Conoscere le specie spontanee permette di verificare che la strategia di controllo delle infestanti sia adeguata, ossia che lo spettro d’azione e la dose utilizzata corrispondano nel caso del controllo chimico, o che le pratiche di lavorazione del terreno siano adatte. Per chi opta per l’inerbimento, questo permette di sapere se la flora spontanea ben si adatta alla pratica dell’inerbimento naturale o, al contrario, se sarà necessario ricorrere a un inerbimento “artificiale”.
Alcuni esempi di piante bioindicatrici nei vigneti e loro significato agronomico
La flora spontanea dei vigneti differisce per fascia altimetrica, latitudine, condizioni pedoclimatiche, sistema di allevamento e gestione delle malerbe. Negli spazi interfilari sottoposti a periodiche trinciature predominano le specie tipiche dei regimi sodivi e dei prati, tra cui le Poacee microterme (Lolium, Poa, Bromus, Dactylis, Alopecurus, Avena, ecc.), mentre le specie macroterme annuali Echinochloa, Digitaria e Setaria si ritrovano più di frequente negli impianti irrigui o sottoposti a lavorazione, in particolare sotto le file. Le più competitive perennanti Agropyron, Cynodon e Sorghum si ritrovano di frequente in tutti gli impianti.

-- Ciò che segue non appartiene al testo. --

### src/rtl/hk_pkg.sv
// Shared definitions for the housekeeping SPI register slave.
// Assumes 8-bit commands and addresses.
package hk_pkg;

    typedef enum logic [1:0] {
        PH_CMD  = 2'd0,
        PH_ADDR = 2'd1,
        PH_DATA = 2'd2,
        PH_DROP = 2'd3
    } phase_t;

    localparam logic [7:0] CMD_STREAM_RD = 8'h40;
    localparam logic [7:0] CMD_STREAM_WR = 8'h80;

    // Fixed identification contents of the read-only part of the map.
    function automatic logic [7:0] id_value(input logic [7:0] a);
        case (a)
            8'd1:    id_value = 8'h14;
            8'd2:    id_value = 8'h56;
            8'd3:    id_value = 8'h05;
            8'd4:    id_value = 8'h07;
            8'd5:    id_value = 8'h01;
            default: id_value = 8'h00;
        endcase
    endfunction

endpackage
[src/rtl/pc_reg.sv]
module pc_reg #(
    parameter int XLEN = 32,
    parameter logic [XLEN-1:0] RESET_PC = '0
) (
    input  logic            clk,
    input  logic            rst,
    input  logic [XLEN-1:0] next_pc,
    output logic [XLEN-1:0] pc
);
    always_ff @(posedge clk) begin
        if (rst) pc <= RESET_PC;
        else     pc <= next_pc;
    end
endmodule

[src/rtl/fetch_addr_unit.sv]
module fetch_addr_unit
    import fetch_addr_pkg::*;
#(
    parameter int XLEN = 32
) (
    input  logic            clk,
    input  logic            rst,
    input  logic [31:0]     instr,
    input  logic            br_taken,
    input  logic            jump,
    output logic [XLEN-1:0] pc,
    output logic [XLEN-1:0] ext_imm
);
    npc_sel_e        sel;
    logic [XLEN-1:0] next_pc;

    imm_ext #(.XLEN(XLEN)) u_imm (
        .instr   (instr),
        .ext_imm (ext_imm)
    );

    npc_select u_sel (
        .jump     (jump),
        .br_taken (br_taken),
        .sel      (sel)
    );

    pc_target #(.XLEN(XLEN)) u_tgt (
        .pc      (pc),
        .instr   (instr),
        .sel     (sel),
        .next_pc (next_pc)
    );

    pc_reg #(.XLEN(XLEN), .RESET_PC('0)) u_pc (
        .clk     (clk),
        .rst     (rst),
        .next_pc (next_pc),
        .pc      (pc)
    );
endmodule

[config.mk]
export PLATFORM = sky130hd
export DESIGN_NAME = fetch_addr_unit
export DESIGN_NICKNAME = d
export VERILOG_FILES = /design/src/rtl/fetch_addr_pkg.sv /design/src/rtl/imm_ext.sv /design/src/rtl/npc_select.sv /design/src/rtl/pc_target.sv /design/src/rtl/pc_reg.sv /design/src/rtl/fetch_addr_unit.sv
export SDC_FILE = /design/constraint.sdc
export NUM_CORES = 1
export LEC_CHECK = 0
export ABC_CLOCK_PERIOD_IN_PS = 4400
export BUFFER_PORTS_ARGS = -buffer_cell sky130_fd_sc_hd__buf_2
export CAP_MARGIN = 20
export CORE_MARGIN = 2
export CORE_UTILIZATION = 40
export DETAILED_ROUTE_END_ITERATION = 6
export GPL_TIMING_DRIVEN = 0
export PLACE_DENSITY = 0.59
export SLEW_MARGIN = 10
export SYNTH_ARGS = -nofsm -noshare
export SYNTH_HDL_FRONTEND = slang
export SYNTH_HIERARCHICAL = 1
export SYNTH_SLANG_ARGS = --single-unit
[constraint.sdc]
create_clock -name clk -period 4.4 [get_ports clk]
set_input_delay 0.66 -clock clk [delete_from_list [all_inputs] [get_ports clk]]
set_output_delay 0.66 -clock clk [all_outputs]
set_load 0.02 [all_outputs]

Durante il periodo autunno-primaverile sono frequenti le specie a foglia larga Veronica, Geranium, Stellaria, Lamium, Calepina, Plantago, Picris, Taraxacum, Sonchus, Senecio, Crepis, ecc. Tra le specie più diffuse che crescono in altezza, vi sono le annuali come Amaranthus, Solanum, Chenopodium, Polygonum, e le perennanti Cirsium arvense, Rumex spp., Artemisia vulgaris.
La flora di sostituzione è costituita in genere dalle specie che si sono selezionate a seguito di un eccessivo impiego di glifosate, tra cui Equisetum, Epilobium, Erigeron, Geranium, Malva, Convolvulus, Mentha, Brionia, Phytolacca, Parietaria, Inula viscosa, Torilis arvensis, Parietaria spp.
Senecio vulgaris: questa pianta è presente nei terreni alcalini, poveri in sostanza organica e/o dove l’azoto è in eccesso. Questi terreni sono destrutturati, con iniziali segni di erosione. In sua presenza, è fondamentale apportare humus (C/N 20-30) al fine di ricostituire la fertilità.
Erigeron canadensis: si trova nei terreni limosi e poveri di sostanza organica. La sua presenza eccessiva segnala compattamento, lisciviazione ed erosione del suolo per cui occorre ridurre le lavorazioni e apportare sostanza organica, mantenendo una buona copertura permanente.
Diplotaxis erucoides: presente in suoli ricchi in basi, compatti e con pH elevati, segnala una mancanza di attività microbica aerobia. Il fosforo è ugualmente bloccato. In questo caso, è bene evitare di lavorare troppo finemente il suolo e aggiungere sostanza organica.
Cirsium arvense: è una specie mesofila e pioniera che si ritrova in tutti i tipi di terreno, nonostante la predilezione per quelli fertili, freschi, profondi e limosi; è indicatrice di limo e anche di azoto, tuttavia risulta frugale e può adattarsi anche a tutte le condizioni. In sua presenza, si può riscontrare un possibile blocco del fosforo.
Alopecurus myosuroides: in genere assente nei suoli sabbiosi e acidi, preferisce terreni di medio impasto, argillosi e anche calcarei, costipati, freschi, ma non troppo umidi. Risponde prontamente alle concimazioni potassiche e azotate, mentre il suo accrescimento è indipendente dal livello di fosforo. L’eccessiva presenza, così come per Lolium spp., denota un “abuso” di molecole erbicide nei vigneti, in particolare glifosate.
Equisetum arvense: predilige terreni argillosi, argillosi-sabbiosi, sabbiosi, umidi, talvolta compatti e poveri di calcio. Indica terreni umidi con falda freatica elevata, scarso drenaggio e pH tendenzialmente acido.
Appare dunque evidente l’importanza di un’attenta osservazione in campo: tutte le piante spontanee possono dare interessanti indicazioni, ma saperne riconoscere i messaggi nascosti può aiutare produttori e tecnici che possono così migliorare la gestione in vigneto e intervenire tempestivamente lì dove necessario.